Другой вопрос, являются ли такие особые пограничные состояния, которые мы проходим сейчас, только лишь исключениями и все через несколько лет вернется на круги своя и мы так же спокойно будем опять верить маститым теоретикам, либо мы будем переживать системный кризис, в том числе и в анализе права, который глубоко отразится на наших и последующих представлениях о праве.

Совершенно понятно, что необходимо рассмотреть несколько проблем, связанных с текущей пандемией, которые встают перед теоретиками права и как нельзя лучше отражают тот хаос и сумятицу, которая с нами происходит. Можно ли сказать, что сейчас невозможно рационализировать и теоретизировать право, или все же можно найти общие контуры понимания того, что с нами происходит? Пожалуй, кризис заключается еще и в том, что рациональность как таковая сама по себе наука, сам по себе академический стиль как будто бы не соответствует духу нашего времени. Но, с другой стороны, может быть, именно возможность успокоиться и не терять голову дается именно теоретикам.

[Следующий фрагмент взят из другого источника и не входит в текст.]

$ cat config.mk
export PLATFORM = sky130hd
export DESIGN_NAME = gd_train_sequencer
export DESIGN_NICKNAME = d
export VERILOG_FILES = /design/src/rtl/gd_train_sequencer.sv
export SDC_FILE = /design/constraint.sdc
export NUM_CORES = 1
export LEC_CHECK = 0
export BUFFER_PORTS_ARGS = -buffer_cell sky130_fd_sc_hd__buf_2
export CAP_MARGIN = 20
export CORE_MARGIN = 1.5
export CORE_UTILIZATION = 59
export DETAILED_ROUTE_END_ITERATION = 8
export GPL_ROUTABILITY_DRIVEN = 0
export PLACE_DENSITY_LB_ADDON = 0.15
export SKIP_CTS_REPAIR_TIMING = 1
export SLEW_MARGIN = 20
export SYNTH_ARGS = -nofsm -noshare
export SYNTH_HDL_FRONTEND = slang
export SYNTH_SLANG_ARGS = --single-unit
$ cat constraint.sdc
create_clock -name CLK -period 4.2 [get_ports CLK]
set_input_delay 0.42 -clock CLK [delete_from_list [all_inputs] [get_ports CLK]]
set_output_delay 0.42 -clock CLK [all_outputs]
set_load 0.005 [all_outputs]
$ cat src/rtl/gd_train_sequencer.sv
// Control sequencer for the gradient-descent core: deserialises the training set into
// data memory, then walks epochs x points. Optional watchdog: define GD_SEQ_WDOG_EN.
module gd_train_sequencer #(
  parameter int ADDR_WIDTH  = 12,
  parameter int LENGTH      = 16,
  parameter int FEAT_BITS   = 4,
  parameter int WDOG_CYCLES = 1024
) (
  input  logic                  CLK,
  input  logic                  RST,
  input  logic                  S,
  input  logic [FEAT_BITS-1:0]  feat,
  input  logic [ADDR_WIDTH-1:0] data_points,
  input  logic [7:0]            epoch,
  input  logic [3:0]            learn_rate,
  output logic                  mem_we,
  output logic [ADDR_WIDTH-1:0] mem_row,
  output logic [FEAT_BITS-1:0]  mem_col,
  output logic [LENGTH-1:0]     mem_wdata,
  output logic                  mem_re,
  output logic                  upd_start,
  input  logic                  upd_done,
  output logic [3:0]            lr_q,
  output logic [FEAT_BITS-1:0]  feat_q,
  output logic [7:0]            cur_epoch,
  output logic                  done_,
  output logic                  err
);

  localparam int BW = (LENGTH > 1) ? $clog2(LENGTH) : 1;
  localparam logic [BW-1:0] BIT_LAST = BW'(LENGTH - 1);

  // WLAST is the write cycle of the final word; loading is over but mem_we is still up.
  typedef enum logic [2:0] {LOAD, WLAST, RD, ST, WT, DONE} state_t;

  state_t                state_q, state_d;
  logic [BW-1:0]         bit_q, bit_d;
  logic [LENGTH-1:0]     sh_q, sh_d;
  logic [FEAT_BITS-1:0]  wcol_q, wcol_d;
  logic [ADDR_WIDTH-1:0] wrow_q, wrow_d;
  logic                  we_q, we_d;
  logic [ADDR_WIDTH-1:0] row_q, row_d;
  logic [FEAT_BITS-1:0]  col_q, col_d;
  logic [LENGTH-1:0]     wdata_q, wdata_d;
  logic [7:0]            cur_q, cur_d;
  logic [FEAT_BITS-1:0]  cfg_feat_q;
  logic [ADDR_WIDTH-1:0] cfg_dp_q;
  logic [7:0]            cfg_ep_q;
  logic [3:0]            cfg_lr_q;

`ifdef GD_SEQ_WDOG_EN
  localparam int WDW = (WDOG_CYCLES > 1) ? $clog2(WDOG_CYCLES) : 1;
  localparam logic [WDW-1:0] WD_LAST = WDW'(WDOG_CYCLES - 1);
  logic [WDW-1:0] wd_q, wd_d;
  logic           err_q, err_d;
`endif

  always_ff @(posedge CLK) begin
    if (RST) begin
      state_q    <= LOAD;
      bit_q      <= '0;
      sh_q       <= '0;
      wcol_q     <= feat;
      wrow_q     <= '0;
      we_q       <= 1'b0;
      row_q      <= '0;
      col_q      <= '0;
      wdata_q    <= '0;
      cur_q      <= '0;
      cfg_feat_q <= feat;
      cfg_dp_q   <= data_points;
      cfg_ep_q   <= epoch;
      cfg_lr_q   <= learn_rate;
`ifdef GD_SEQ_WDOG_EN
      wd_q       <= '0;
      err_q      <= 1'b0;
`endif
    end else begin
      state_q <= state_d;
      bit_q   <= bit_d;
      sh_q    <= sh_d;
      wcol_q  <= wcol_d;
      wrow_q  <= wrow_d;
      we_q    <= we_d;
      row_q   <= row_d;
      col_q   <= col_d;
      wdata_q <= wdata_d;
      cur_q   <= cur_d;
`ifdef GD_SEQ_WDOG_EN
      wd_q    <= wd_d;
      err_q   <= err_d;
`endif
    end
  end

  always_comb begin
    state_d = state_q;
    bit_d   = bit_q;
    sh_d    = sh_q;
    wcol_d  = wcol_q;
    wrow_d  = wrow_q;
    we_d    = 1'b0;
    row_d   = row_q;
    col_d   = col_q;
    wdata_d = wdata_q;
    cur_d   = cur_q;
`ifdef GD_SEQ_WDOG_EN
    wd_d    = wd_q;
    err_d   = err_q;
`endif
    case (state_q)
      LOAD: begin
        sh_d[bit_q] = S;
        if (bit_q == BIT_LAST) begin
          // Word complete: present it next cycle while the following word shifts in.
          bit_d   = '0;
          we_d    = 1'b1;
          wdata_d = sh_d;
          col_d   = wcol_q;
          row_d   = wrow_q;
          if (wcol_q == '0) begin
            wcol_d = cfg_feat_q;
            if (wrow_q == cfg_dp_q) state_d = WLAST;
            else                    wrow_d  = wrow_q + 1'b1;
          end else begin
            wcol_d = wcol_q - 1'b1;
          end
        end else begin
          bit_d = bit_q + 1'b1;
        end
      end
      WLAST: begin
        row_d   = '0;
        cur_d   = '0;
        state_d = (cfg_ep_q == 8'd0) ? DONE : RD;
      end
      RD: state_d = ST;
      ST: begin
        state_d = WT;
`ifdef GD_SEQ_WDOG_EN
        wd_d = '0;
`endif
      end
      WT: begin
        if (upd_done) begin
          if (row_q < cfg_dp_q) begin
            row_d   = row_q + 1'b1;
            state_d = RD;
          end else if (({1'b0, cur_q} + 9'd1) < {1'b0, cfg_ep_q}) begin
            row_d   = '0;
            cur_d   = cur_q + 8'd1;
            state_d = RD;
          end else begin
            state_d = DONE;
          end
        end
`ifdef GD_SEQ_WDOG_EN
        else if (wd_q == WD_LAST) begin
          err_d   = 1'b1;
          state_d = DONE;
        end else begin
          wd_d = wd_q + 1'b1;
        end
`endif
      end
      DONE:    state_d = DONE;
      default: state_d = LOAD;
    endcase
  end

  assign mem_we    = we_q;
  assign mem_row   = row_q;
  assign mem_col   = col_q;
  assign mem_wdata = wdata_q;
  assign mem_re    = (state_q == RD);
  assign upd_start = (state_q == ST);
  assign done_     = (state_q == DONE);
  assign cur_epoch = cur_q;
  assign lr_q      = cfg_lr_q;
  assign feat_q    = cfg_feat_q;
`ifdef GD_SEQ_WDOG_EN
  assign err       = err_q;
`else
  assign err       = 1'b0;
`endif

endmodule
Word level (Yosys, flattened, before mapping)
Index checks and enable logic that the tools add are counted.
W data, S select, Z words.
Storage, ports and cells
  bits in read-only memories: 0
  register bits after elaboration: 108
  bits in latches: 0
  input port bits: 32
  memory bits (writable): 0
  word-level logic and storage cells: 81
  memories: 0
  output and inout bits: 53
Operators by class
  add/sub/neg operators: 6
  reductions and logical operators: 15
  equality and inequality tests: 14
  multiply operators: 0
  div/mod/pow operators: 0
  muxes and demuxes: 26
  bitwise logic cells: 2
  magnitude comparators: 4
  shift operators: 0
Operators with widths (number)
  $mux W12: 4
  $pmux W12 S3: 1
  $add A12 B1 Y12 const B: 2
  $mux W8: 3
  $mux W3: 7
  $mux W4: 5
  $pmux W3 S6: 1
  $bwmux W16: 1
  $pmux W8 S2: 1
  $reduce_and A4 Y1: 4
  $eq A12 B12 Y1: 1
  $lt A12 B12 Y1: 1
  $ne A2 B2 Y1 const B: 6
  $add A8 B1 Y9 const B: 1
  $lt A9 B8 Y1: 1
  $add A8 B1 Y8 const B: 1
  $logic_not A8 Y1: 1
  $eq A3 B2 Y1 const B: 2
  $eq A3 B3 Y1 const B: 2
  $reduce_bool A2 Y1: 3
  $lt A4 B5 Y1 const B: 1
  $add A4 B1 Y4 const B: 1
  $demux W1 S4: 1
  $eq A4 B4 Y1 const B: 1
  12 further kinds: 15

Longest topological paths before layout
Gate-level depths: netlist of the first run.
  depth in word-level cells: 6
  mapped depth: 14
  depth with buffers taken out: 13

Worst setup path after synthesis of the first run
No wires, ideal clock.
  kind: reg-to-reg
  start: register cur_q[0] (netlist: cur_epoch[0])
  end: register row_q[0] (netlist: mem_row[0])
  required time: 4.066 ns
  setup time: 0.134 ns
  stages on the path, launching flop included: 14
  buffers on the path: 1
  path slack: 1.469 ns
  period minus slack after synthesis: 2.731 ns
  data arrival time: 2.597 ns
  path through: dfxtp_1 ha_1 and4_1 nand2_1 xnor2_1 ha_1 a21oi_1 o22ai_1 a211oi_4 nor2_2 a21bo_1 buf_6 a221oi_2 a211oi_1
Between the ends
  longest elaborated chain between the ends: 4
RTL lines
  from (decl): line 45  | logic [7:0] cur_q, cur_d;
  from (signal assigned): line 88  | cur_q <= cur_d;
  $add A8 B1 Y9: line 149  | end else if (({1'b0, cur_q} + 9'd1) < {1'b0, cfg_ep_q}) begin
  $lt A9 B8 Y1: line 149
  $ne A3 B3 Y1 (no line)
  $reduce_and A4 Y1 (no line)
  to (signal assigned): line 85  | row_q <= row_d;
  to (decl): line 42  | logic [ADDR_WIDTH-1:0] row_q, row_d;
No other way between the ends.
A chain may end at the register's enable or synchronous reset.

Worst setup path in the final report of the first run
  start: register cur_q[0] (netlist: cur_epoch[0])
  end: register row_q[4] (netlist: mem_row[4])
Same word-level chain as after synthesis.

==> results of run 1 <==
==> placed cells by master (no fill, tap or decap), drive strengths merged, types with 5 or more instances in the layout <==
cell / Yosys / layout
buf: 13 / 86
a22oi: 7 / 7
o21ai: 14 / 14
ha: 26 / 26
nand3: 29 / 29
nand4: 23 / 23
a211oi: 13 / 13
nor3: 8 / 8
edfxtp: 32 / 32
clkbuf: 19 / 12
nand2: 86 / 86
nor2: 56 / 56
xor2: 12 / 12
mux2i: 6 / 6
inv: 34 / 35
a21oi: 52 / 52
dfxtp: 75 / 75
o32ai: 11 / 11
and3: 5 / 5
xnor2: 19 / 19
==> kinds of logic (layout without fill, tap and decap cells) <==
family                     count (synthesis)  after routing  share of synthesized area
adders and majority gates                 26             26                     0.0602
muxes                                      8              8                     0.0153
and+or+nand+nor                          230            230                      0.202
other                                      1              1                   0.000693
AOI/OAI and AO/OA                        118            118                      0.159
buffers and inverters                     66            136                     0.0578
DFF                                      107            107                      0.455
xor gates and xnor gates                  31             31                     0.0502
==> layer usage <==
metal,share of wire,GRT usage,wire length [microns],vias to the layer above
met2,0.49,0.425,5870,150
li1,-,-,-,2205
met5,0,0,0,-
met4,0.025,0.104,301,0
met1,0.44,0.319,5220,2119
met3,0.047,0.0333,559,26
==> through the flow <==
stage	total power [W]	instances	instance area (sq um)	setup WS, ps	utilization
final	0.00185	765	5990	799	0.680
after global routing	0.00192	765	5990	530	0.680
after CTS	0.00186	765	5990	848	0.680
after detailed placement	0.00127	749	5800	875	0.658
after global placement	0.00126	749	5800	1120	0.658
after floorplan	0.00122	587	5410	1470	-
==> how the worst min path moves through the flow <==
stage / from / end / cells after the start
2_1_floorplan: sh_q[3] / mem_wdata[3] / 2
3_3_place_gp: mem_wdata[10] / mem_wdata[10] / 2
3_5_place_dp: mem_wdata[6] / mem_wdata[6] / 2
4_1_cts: data_points[7] / cfg_dp_q[7] / 1
5_1_grt: data_points[5] / cfg_dp_q[5] / 1
6_report: data_points[8] / cfg_dp_q[8] / 1
==> critical path, cell delays in order, from the launching register on <==
cell	delay, ps
dfxtp_1	440
ha_1	270
and4_1	260
nand2_1	90
xnor2_1	250
ha_1	290
a21oi_1	150
o22ai_1	140
a211oi_4	400
nor2_2	80
a21bo_1	490
a21oi_1	280
o32ai_2	110
==> sequential cells by signal, indices dropped and copies added (netlist names), 8 cells and up <==
signal,flops
cfg_ep_q,8
cur_epoch,8
cfg_dp_q,12
sh_q,15
mem_wdata,16
mem_row,12
wrow_q,12
==> cells in the mapped netlist, types with 2 or more instances <==
master | number | share of area
ha_1 | 26 | 0.060
a21oi_1 | 52 | 0.048
a21o_1 | 2 | 0.0028
a211oi_1 | 12 | 0.017
inv_1 | 34 | 0.024
o21ai_0 | 12 | 0.011
a41oi_1 | 2 | 0.0032
buf_2 | 6 | 0.0056
o22ai_1 | 2 | 0.0023
mux2i_1 | 6 | 0.011
nor3_1 | 8 | 0.0074
dfxtp_1 | 75 | 0.28
buf_6 | 4 | 0.0083
xor2_1 | 12 | 0.019
o32ai_2 | 8 | 0.024
mux2_2 | 2 | 0.0042
a22oi_1 | 7 | 0.0097
nand4_1 | 22 | 0.025
clkbuf_1 | 17 | 0.012
or3_1 | 4 | 0.0046
edfxtp_1 | 32 | 0.18
buf_4 | 2 | 0.0028
nand3_1 | 29 | 0.027
clkbuf_8 | 2 | 0.0051
nor2_1 | 54 | 0.037
o21ai_2 | 2 | 0.0032
nand2_1 | 86 | 0.060
or4_1 | 3 | 0.0042
o32ai_1 | 3 | 0.0049
a221oi_2 | 3 | 0.0083
xnor2_1 | 19 | 0.031
nand2b_1 | 4 | 0.0046
and3_1 | 5 | 0.0058
o211ai_1 | 2 | 0.0028
==> area by class of cell <==
| type | count | area share |
|---|---|---|
| clock buffers | 12 | 0.0259 |
| multi-input cells | 414 | 0.440 |
| repair buffers | 86 | 0.0736 |
| well taps | 108 | 0.0226 |
| clock inverters | 4 | 0.00564 |
| inverters | 34 | 0.0213 |
| flip-flops and latches | 107 | 0.411 |
==> power groups by stage <==
stage	registers, W	clock network (W)	logic (W)
final	0.00112	0.000606	0.000124
after global routing	0.00113	0.000656	0.000140
after CTS	0.00112	0.000615	0.000125
after detailed placement	0.00115	0	0.000124
after global placement	0.00114	0	0.000119
after floorplan	0.00114	0	0.0000829
==> metrics.md, run 1 <==
| Metric | Value |
|---|---|
| Outcome | `complete, but fails checks` |
| Failing checks | `design-rule violations` |
| Final min period | `~3400 ps` |
| Fin crit share | `0.810` |
| Clk pwr share | `0.327` |
| Post-synth top flop | `dfxtp_1` |
| Global Route Usage Sum | `0.249` |
| Crit Path Category | `reg -> reg` |
| Top-Level Pins | `85` |
| Largest net degree at the start of global routing | `slightly above 70` |
| Power Dens Cells | `309 nW/um^2` |
| F_max | `0.294 GHz` |
| Total core area | `8810 sq um` |
| Pre-Repair DR Iteration Count | `9` |
| Worst reg2reg path depth | `12` |
| Syn Nets | `roughly 650` |
| P_sw | `0.000453 W` |
| Routed via count | `4500` |
| Max IR drop VDD | `around 0.17 mV` |
| Die area | `9750 sq um` |
| Sequential area share after synthesis | `0.455` |
| Share of layout cells above drive strength 1 | `0.190` |
| Ant diodes | `0` |
| Setup crit end kind | `register` |
| H-tree levels | `3` |
| Asr flop ratio synth | `0` |
| CP startpoint | `cur_epoch[0]` |
| Setup crit end | `mem_row[4]` |
| Synth warnings | `0` |
| Part of the power in combinational logic | `0.067` |
| WHS | `227 ps` |
| Unrepaired setup endpoints after global routing | `no` |
| Avg Cell Area, Syn | `9.21 sq um` |
| Hold WC Path Type | `in -> reg` |
| Antenna violations before repair | `0` |
| Chip height | `~99 microns` |
| Syn Std Cell Area | `5410 sq um` |
| Post-synth EDFFs | `32` |
| Filler cells | `747` |
| Required @ worst endpoint | `4410 ps` |
| Worst Setup Start Kind | `register` |
| Std-Cell Rows | `34` |
| Worst-Skew Late Latency | `360 ps` |
| Dpl hpwl | `8480 microns` |
| Part of the power in registers | `0.606` |
| Sw Share | `0.244` |
| Critical R2R Launch | `cur_epoch[0]` |
| Remaining global-route overflow | `0` |
| Mapped Cells | `587` |
| Routed wire length | `about 12000 microns` |
| Total CTS buffers | `9` |
| FF+latch count, synth | `107` |
| CP max FO | `20` |
| Final setup fails | `0` |
| Synthesis-to-finish area growth | `10.7%` |
| Register area | `around 2500 sq um` |
| Die width | `98.7 microns` |
| Max-slew violations | `0` |
| Final TNS setup | `0 ps` |
| Final ANT Viol Nets | `0` |
| Rel. slew slack | `0.371` |
| Tightest Pin Transition | `940 ps` |
| Internal | `0.00140 W` |
| Routed len/inst | `15.6 microns` |
| DRC viols | `3` |
| Final Hold Viols | `0` |
| Multi-input gate area | `2630 sq um` |
| Clk_skew | `12.2 ps` |
| RR Endpoint | `mem_row[4]` |
| Initial DRC count | `212` |
| Arrival time at the worst endpoint | `3610 ps` |
| Via density | `5.88` |
| Initial core utilization | `0.614` |
| CTS Buffer Depth | `2` |
| Clock-pin slew on the worst setup and hold paths | `~110 ps` |
| Clock sink count | `roughly 110` |
| First-pass GRT wire length | `19800 microns` |
| IO Port Bufs | `83` |
| R2r setup slk | `between 700 and 800 ps` |
| Vias in the first global route | `4224` |
| Clk root buf | `clkbuf_8` |
| Nets | `710` |
| Max cap viols | `0` |
| Leak pwr | `2.47 nW` |
| Count of cell types in the netlist | `62` |
| CTS tree | `built` |
No activity file was read; power rests on OpenSTA's default activity.
==> run 2: changes to the inputs <==
- CORE_UTILIZATION: 59 -> 57
- clock period: 4.2 -> 3.3 ns (I/O delays scaled with it)
==> metrics.md, run 2 (synthesized netlist as in run 1, its figures left out) <==
| Metric | Value |
|---|---|
| Arrival time at the worst endpoint | `3310 ps (was 3610 ps)` |
| Share of layout cells above drive strength 1 | `0.197 (was 0.190)` |
| Commonest non-fill, non-tap cell in the layout | `nand2_1 (unchanged)` |
| Setup crit end kind | `register (unchanged)` |
| Outcome | `finished, final reports clean (was complete, but fails checks)` |
| Filler cells | `795 (was 747)` |
| Routing usage on met1 | `0.307 (was 0.319)` |
| Final min period | `3080 ps (was 3400 ps)` |
| Commonest non-fill, non-tap cells in the layout | `nand2_1 (86), buf_2 (82), dfxtp_1 (75) (unchanged)` |
| Hold WC Path Type | `in -> reg (unchanged)` |
| Post-Place Cells | `773 (was 749)` |
| Clk_skew | `10.7 ps (was 12.2 ps)` |
| Clock sink count | `107 (unchanged)` |
| Ant diodes | `0 (unchanged)` |
| Dpl hpwl | `8570 microns (was 8480 microns)` |
| Initial DRC count | `189 (was 212)` |
| Register area | `2460 sq um (unchanged)` |
| Final Hold Viols | `0 (unchanged)` |
| Multi-input gate area | `2630 sq um (unchanged)` |
| Final TNS setup | `0 ps (unchanged)` |
| Std-Cell Rows | `35 (was 34)` |
| Final setup fails | `0 (unchanged)` |
| IO Port Bufs | `83 (unchanged)` |
| Routed via count | `4467 (was 4500)` |
| Leak pwr | `2.48 nW (was 2.47 nW)` |
| Rel. slew slack | `0.395 (was 0.371)` |
| Total CTS buffers | `9 (unchanged)` |
| RR Endpoint | `cur_epoch[0] (was mem_row[4])` |
| R2r setup slk | `220 ps (was 800 ps)` |
| Clk root buf | `clkbuf_8 (unchanged)` |
| Worst-Skew Late Latency | `370 ps (was 360 ps)` |
| Pre-Repair DR Iteration Count | `4 (was 9)` |
| Max-slew violations | `0 (unchanged)` |
| Die width | `100 microns (was 98.7 microns)` |
| Chip height | `100 microns (was 98.7 microns)` |
| Synthesis-to-finish area growth | `11.5% (was 10.7%)` |
| Clock-pin slew on the worst setup and hold paths | `100 ps (was 110 ps)` |
| Remaining global-route overflow | `0 (unchanged)` |
| HP Start | `data_points[5] (was data_points[8])` |
| Top-Level Pins | `85 (unchanged)` |
| Routed wire length | `12000 microns (was 11900 microns)` |
| Final total power | `0.00236 W (was 0.00185 W)` |
| Routed len/inst | `15.3 microns (was 15.6 microns)` |
| Met2 usage | `0.425 (about the same)` |
| Non-Filler Instances | `789 (was 765)` |
| Cells on Worst Hold Path | `1 (unchanged)` |
| CTS tree | `built (unchanged)` |
| Worst Setup Start Kind | `register (unchanged)` |
| Antenna violations before repair | `0 (unchanged)` |
| Max IR drop VDD | `0.217 mV (was 0.172 mV)` |
| CP max FO | `7 (was 20)` |
| Global Route Usage Sum | `0.247 (was 0.249)` |
| Tightest Pin Transition | `904 ps (was 940 ps)` |
| Hold EP | `cfg_dp_q[5] (was cfg_dp_q[8])` |
| Fin crit share | `0.933 (was 0.810)` |
| Via density | `5.66 (was 5.88)` |
| Initial core utilization | `0.585 (was 0.614)` |
| Worst reg2reg path depth | `13 (was 12)` |
| Total core area | `9240 sq um (was 8810 sq um)` |
| Power Dens Cells | `392 nW/um^2 (was 309 nW/um^2)` |
| F_max | `0.325 GHz (was 0.294 GHz)` |
| Max cap viols | `0 (unchanged)` |
| GR Util met3 | `0.0390 (was 0.0333)` |
| First-pass GRT wire length | `19800 microns (about the same)` |
| CTS Buffer Depth | `2 (unchanged)` |
| Die area | `10100 sq um (was 9750 sq um)` |
| Max reg flops | `16 (unchanged)` |
| Gr busiest metal | `met2 (unchanged)` |
| Final ANT Viol Nets | `0 (unchanged)` |
| Crit Path Category | `reg -> reg (unchanged)` |
| Nets | `713 (was 710)` |
| Unrepaired setup endpoints after global routing | `no (unchanged)` |
| Vias in the first global route | `4332 (was 4224)` |
| Required @ worst endpoint | `3540 ps (was 4410 ps)` |
| Largest net degree at the start of global routing | `56 (was 71)` |
| Post-layout util | `0.653 (was 0.680)` |
| H-tree levels | `3 (unchanged)` |
| DRC viols | `0 (was 3)` |
| Critical R2R Launch | `cur_epoch[2] (was cur_epoch[0])` |
| WHS | `131 ps (was 227 ps)` |
==> run 2: cell types whose count changed in the layout (fill, tap and decap cells not counted) <==
| cell | change |
|---|---|
| buf_4 | +3 |
| clkbuf_1 | -1 |
| clkbuf_8 | -1 |
| a21bo_2 | +1 |
| a21bo_1 | -1 |
| inv_4 | +2 |
==> run 2: worst max-delay path: stages (launching register included) <==
cell and delay, ps:
dfxtp_1 480, nand3_1 190, inv_1 110, nand3_1 160
nor2_1 180, xnor2_1 170, ha_1 290, nand3_1 120
o22ai_1 130, a211oi_4 260, buf_4 200, nand3_1 110
a21oi_1 390, o21ai_0 170
==> run 2: worst max path at each step <==
stage / slack, ps / end / startpoint / cells after the start
global route: 6 / cur_epoch[0] / cur_epoch[0] / 12
global placement: 390 / mem_row[7] / cur_epoch[0] / 12
CTS: 110 / mem_row[5] / cur_epoch[0] / 12
detailed placement: 160 / mem_row[5] / cur_epoch[0] / 12
floorplan: 570 / mem_row[0] / cur_epoch[0] / 13
finish: 220 / cur_epoch[0] / cur_epoch[2] / 13
==> run 2: layout make-up <==
cell class | instances | share of cell area
Clock buffer | 10 | 0.0228
Clock inverter | 6 | 0.00768
Inverter | 34 | 0.0212
Multi-Input combinational cell | 414 | 0.437
Sequential cell | 107 | 0.408
Tap cell | 129 | 0.0268
Timing Repair Buffer | 89 | 0.0768
==> run 2: where the power goes <==
group          total (W)  leakage, nW  internal (W)  switching [W]
registers        0.00142        0.918       0.00140      0.0000271
clock network   0.000774       0.0937      0.000302       0.000472
logic           0.000163         1.47     0.0000633       0.000100
==> run 2: stage by stage <==
step	worst slack (ps)	cell area, sq um
floorplan	569	5410
global placement	385	5850
detailed placement	156	5850
CTS	113	6030
global route	6.34	6030
finish	221	6030
==> run 2: layer usage <==
layer  routed length, microns  up-vias
met3                      584       17
met2                     5930      113
met4                      224        0
li1                         -     2209
met1                     5300     2128
met5                        0        -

Таким образом, в качестве иллюстрации своих общих вводных тезисов я рассмотрю несколько проблем, которые я понимаю как текущие теоретико-философские насущные проблемы.

Текущую экстраординарную ситуацию комментируют уже представители многих наук. Однако дать теоретико-правовой комментарий или теоретико-правовое осмысление происходящего весьма сложно. Возможно, несколько проще представителям отраслевых правовых наук. И, пожалуй, это неслучайно в том смысле, что, прежде всего, юрист-отраслевик настроен на некий отраслевой комментарий в рамках конкретной отрасли, в рамках, возможно, догматического осмысления или комментирования уже существующего законодательства. Но на самом деле здесь есть и серьезная философско-правовая и теоретико-правовая проблема. Но, тем не менее, как мне кажется, теория права или философия права в этом смысле находится в наиболее сложной ситуации. У них, скорее всего, нет задачи комментировать конкретный правовой акт или комментировать правоприменение. Но перед теорией права здесь стоят серьезные вопросы. С одной стороны, теория в ее нынешнем интеллектуальном состоянии в России – не побоюсь этого утверждать – в ее таком среднем постсоветском формате, скорее всего, просто не способна комментировать подобные ситуации. Классические словосочетания типа «правоотношения», «источники права» и прочие как будто не проливают свет на то, что с нами начало происходить и происходит сейчас. Таким образом, теория и философия права здесь по сравнению с другими отраслями права находится в особом затруднении.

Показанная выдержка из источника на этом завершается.